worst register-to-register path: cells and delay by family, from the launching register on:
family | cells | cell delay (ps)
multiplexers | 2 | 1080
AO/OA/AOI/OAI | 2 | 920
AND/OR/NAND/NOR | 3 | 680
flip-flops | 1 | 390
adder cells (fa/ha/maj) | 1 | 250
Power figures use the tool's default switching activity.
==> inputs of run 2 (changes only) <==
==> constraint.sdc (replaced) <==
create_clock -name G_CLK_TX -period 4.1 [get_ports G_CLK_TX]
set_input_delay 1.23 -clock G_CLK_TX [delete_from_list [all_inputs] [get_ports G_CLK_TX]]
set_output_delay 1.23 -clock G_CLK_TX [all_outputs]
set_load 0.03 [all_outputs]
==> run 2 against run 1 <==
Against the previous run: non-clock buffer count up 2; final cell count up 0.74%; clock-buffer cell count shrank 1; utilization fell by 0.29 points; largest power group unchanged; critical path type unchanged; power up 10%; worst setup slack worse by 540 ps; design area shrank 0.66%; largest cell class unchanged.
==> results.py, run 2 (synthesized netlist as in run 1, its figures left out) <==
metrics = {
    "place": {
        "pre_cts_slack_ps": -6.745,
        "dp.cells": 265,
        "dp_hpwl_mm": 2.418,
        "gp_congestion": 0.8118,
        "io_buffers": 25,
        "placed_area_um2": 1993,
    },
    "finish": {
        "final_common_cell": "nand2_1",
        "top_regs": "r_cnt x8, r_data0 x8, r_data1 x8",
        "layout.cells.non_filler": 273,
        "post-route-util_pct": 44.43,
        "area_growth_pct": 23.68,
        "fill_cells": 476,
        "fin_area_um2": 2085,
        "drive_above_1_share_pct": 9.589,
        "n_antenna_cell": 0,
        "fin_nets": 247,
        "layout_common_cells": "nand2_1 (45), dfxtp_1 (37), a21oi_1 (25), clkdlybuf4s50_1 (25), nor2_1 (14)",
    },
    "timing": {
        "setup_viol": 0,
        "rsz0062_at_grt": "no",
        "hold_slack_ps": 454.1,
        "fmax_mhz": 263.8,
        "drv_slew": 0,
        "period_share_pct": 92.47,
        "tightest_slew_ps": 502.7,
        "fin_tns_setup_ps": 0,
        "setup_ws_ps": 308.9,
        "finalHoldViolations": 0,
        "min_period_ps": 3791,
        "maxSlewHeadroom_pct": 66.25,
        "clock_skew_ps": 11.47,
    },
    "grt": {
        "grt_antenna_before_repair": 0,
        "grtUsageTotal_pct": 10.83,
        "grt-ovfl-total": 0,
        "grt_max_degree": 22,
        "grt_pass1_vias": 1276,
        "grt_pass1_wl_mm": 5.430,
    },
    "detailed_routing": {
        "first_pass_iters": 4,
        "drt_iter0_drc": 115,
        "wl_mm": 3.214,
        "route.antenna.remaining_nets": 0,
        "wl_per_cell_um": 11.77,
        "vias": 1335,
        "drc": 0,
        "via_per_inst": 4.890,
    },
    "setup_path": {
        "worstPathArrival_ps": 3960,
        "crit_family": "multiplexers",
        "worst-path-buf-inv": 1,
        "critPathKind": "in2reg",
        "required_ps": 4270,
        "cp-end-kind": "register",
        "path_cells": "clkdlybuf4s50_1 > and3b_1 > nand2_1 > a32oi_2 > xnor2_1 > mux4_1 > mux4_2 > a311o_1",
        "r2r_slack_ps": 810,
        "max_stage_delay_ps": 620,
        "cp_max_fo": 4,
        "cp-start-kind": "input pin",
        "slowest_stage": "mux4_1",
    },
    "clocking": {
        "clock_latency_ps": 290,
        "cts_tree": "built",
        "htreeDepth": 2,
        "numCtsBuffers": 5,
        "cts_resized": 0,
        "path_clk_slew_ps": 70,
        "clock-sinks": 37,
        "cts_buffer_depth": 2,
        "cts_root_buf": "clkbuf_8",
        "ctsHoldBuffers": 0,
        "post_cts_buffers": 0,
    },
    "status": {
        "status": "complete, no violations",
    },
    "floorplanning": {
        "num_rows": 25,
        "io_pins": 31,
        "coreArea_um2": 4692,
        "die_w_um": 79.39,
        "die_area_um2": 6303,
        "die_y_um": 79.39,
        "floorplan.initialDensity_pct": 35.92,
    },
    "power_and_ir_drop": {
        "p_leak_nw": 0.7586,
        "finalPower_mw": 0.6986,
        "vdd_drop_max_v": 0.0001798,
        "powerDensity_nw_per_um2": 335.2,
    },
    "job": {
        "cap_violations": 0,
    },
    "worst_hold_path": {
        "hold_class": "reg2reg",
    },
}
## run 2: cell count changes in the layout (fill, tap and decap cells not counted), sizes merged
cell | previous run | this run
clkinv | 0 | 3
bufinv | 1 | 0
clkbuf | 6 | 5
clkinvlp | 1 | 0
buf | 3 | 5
* * * * * * * * *
Show all lines from the data that contain "route".

§ SOLVED EXERCISE:
        "post-route-util_pct": 44.43,
        "route.antenna.remaining_nets": 0,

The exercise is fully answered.